When Will Johnstone was just one month old he died twice, 18 years on and he is now running his own business and ready to take on the world.
People who know this popular young man are aware that Will has a disability but in a community such as Bingara, this is not an issue, but is instead seen as one of Will’s inspirational assets.
Will pictured with his 18ft Open front header, ready for the harvest season.
Will was born in 1992 with mild cerebral palsy, was moderately to profoundly deaf and had a bleed on the brain which followed with many operations and 18 days in acute care. At an early age Will’s parents Jill and Clint Johnstone were told that Will would be lucky to survive to the age of 15. The mere fact that he has battled and survived such medical challenges during his life is only the beginning of this young hard-working man’s story.

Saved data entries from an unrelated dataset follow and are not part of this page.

[config.mk]
export PLATFORM = sky130hd
export DESIGN_NAME = load_store_unit
export DESIGN_NICKNAME = d
export VERILOG_FILES = /design/src/rtl/load_store_unit_pkg.sv /design/src/rtl/lsu_lane_align.sv /design/src/rtl/load_store_unit.sv
export SDC_FILE = /design/constraint.sdc
export NUM_CORES = 1
export LEC_CHECK = 0
export BUFFER_PORTS_ARGS = -buffer_cell sky130_fd_sc_hd__buf_4
export CAP_MARGIN = 30
export CORE_MARGIN = 2
export CORE_UTILIZATION = 50
export CTS_CLUSTER_DIAMETER = 120
export DETAILED_ROUTE_END_ITERATION = 12
export PLACE_DENSITY = 0.82
export SLEW_MARGIN = 25
export SYNTH_ARGS = -nofsm -noshare
export SYNTH_HDL_FRONTEND = slang
export SYNTH_HIERARCHICAL = 1
export SYNTH_SLANG_ARGS = --single-unit
[constraint.sdc]
create_clock -name clk -period 3.05 [get_ports clk]
set_input_delay 0.61 -clock clk [delete_from_list [all_inputs] [get_ports clk]]
set_output_delay 0.61 -clock clk [all_outputs]
set_load 0.03 [all_outputs]
[src/rtl/load_store_unit_pkg.sv]
// Shared ISA types for the load/store path: register index, memory-op control,
// LSU state encoding and the byte-lane helpers used for store steering and load extraction.
package load_store_unit_pkg;

  localparam int unsigned XLEN   = 32;
  localparam int unsigned REG_W  = 5;
  localparam int unsigned STRB_W = XLEN / 8;

  typedef logic [REG_W-1:0] rv_reg_t;

  typedef enum logic [1:0] {
    MEM_BYTE = 2'd0,
    MEM_HALF = 2'd1,
    MEM_WORD = 2'd2
  } mem_width_t;

  typedef struct packed {
    mem_width_t      width;
    logic            r_sign_extend;
    logic            w_enable;
    logic [XLEN-1:0] w_value;
  } compute_mem_control_t;

  typedef enum logic [1:0] {
    IDLE   = 2'd0,
    REQ    = 2'd1,
    WAIT_R = 2'd2,
    RESP   = 2'd3
  } lsu_state_t;

  function automatic logic [STRB_W-1:0] lane_wstrb(input mem_width_t width, input logic [1:0] addr_lo);
    case (width)
      MEM_BYTE: return STRB_W'(4'b0001 << addr_lo);
      MEM_HALF: return addr_lo[1] ? 4'b1100 : 4'b0011;
      default:  return 4'b1111;
    endcase
  endfunction

  function automatic logic [XLEN-1:0] lane_wdata(input mem_width_t width, input logic [XLEN-1:0] value);
    case (width)
      MEM_BYTE: return {4{value[7:0]}};
      MEM_HALF: return {2{value[15:0]}};
      default:  return value;
    endcase
  endfunction

  function automatic logic [XLEN-1:0] lane_extract(input mem_width_t width, input logic sign_ext,
                                                   input logic [1:0] addr_lo, input logic [XLEN-1:0] rdata);
    logic [7:0]  b;
    logic [15:0] h;
    b = rdata[{addr_lo, 3'b000} +: 8];
    h = rdata[{addr_lo[1], 4'b0000} +: 16];
    case (width)
      MEM_BYTE: return {{(XLEN-8){sign_ext & b[7]}}, b};
      MEM_HALF: return {{(XLEN-16){sign_ext & h[15]}}, h};
      default:  return rdata;
    endcase
  endfunction

  function automatic logic lane_misaligned(input mem_width_t width, input logic [1:0] addr_lo);
    case (width)
      MEM_HALF: return addr_lo[0];
      MEM_WORD: return |addr_lo;
      default:  return 1'b0;
    endcase
  endfunction

endpackage

[src/rtl/lsu_lane_align.sv]
// Combinational lane steering: store strobes and replicated write data, plus
// load byte/halfword extraction with sign or zero extension.
module lsu_lane_align
  import load_store_unit_pkg::*;
(
  input  logic [1:0]        i_addr_lo,
  input  mem_width_t        i_width,
  input  logic              i_sign_extend,
  input  logic [XLEN-1:0]   i_w_value,
  input  logic [XLEN-1:0]   i_rdata,
  output logic [STRB_W-1:0] o_wstrb_c,
  output logic [XLEN-1:0]   o_wdata_c,
  output logic [XLEN-1:0]   o_load_data_c
);

  assign o_wstrb_c     = lane_wstrb(i_width, i_addr_lo);
  assign o_wdata_c     = lane_wdata(i_width, i_w_value);
  assign o_load_data_c = lane_extract(i_width, i_sign_extend, i_addr_lo, i_rdata);

endmodule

Will was about eight years old when his family moved to Bingara, where he began attending Year 2 at Bingara Central. To the credit of the Bingara community, it didn’t take long for Will to be accepted into the community with him vaguely remembering any form of bullying during his time at Bingara Central.
Tamara Doyle, came into Wills life when he was just one year old and has been there ever since, not only as his support aid but as his friend. Tamara, as Will said ‘helps me all the time’. She taught him to sign, and worked as his interpreter during his schooling years. Not only did she help him at school but she travelled with him and was with him through many milestones of his life.
As one observes Will today, his smiling happy composure is welcome every where he goes, an ambience is felt as the whole community watches as he develops further into the young adult he now is; full of plans and aspirations.
The future looks promising for Will as he takes that next step into adulthood. He completed his HSC this year and will now go on to TAFE in Armidale to complete his Certificate 4 in Primary Industries. He is very focused and willing to work hard to get where he wants to be.
His interest in Primary Industry and his plans to start up a business in the area of agriculture has come about through his traineeship with Ranald Munro at ‘Cromarty’.
While communication was difficult to start off with, the true devotion of his fellow work mates helped Will to develop in areas of agriculture and livestock.
‘Will is a very enthusiastic person to work with and is always trying very hard”, said Ranald.
Being a teenager is a difficult period of a persons life but being deaf as well has made it even more challenging for Will but as Ranald also said, ‘He has never let his hearing get in the way of what he wants to do, he is responsible and works well in a team.’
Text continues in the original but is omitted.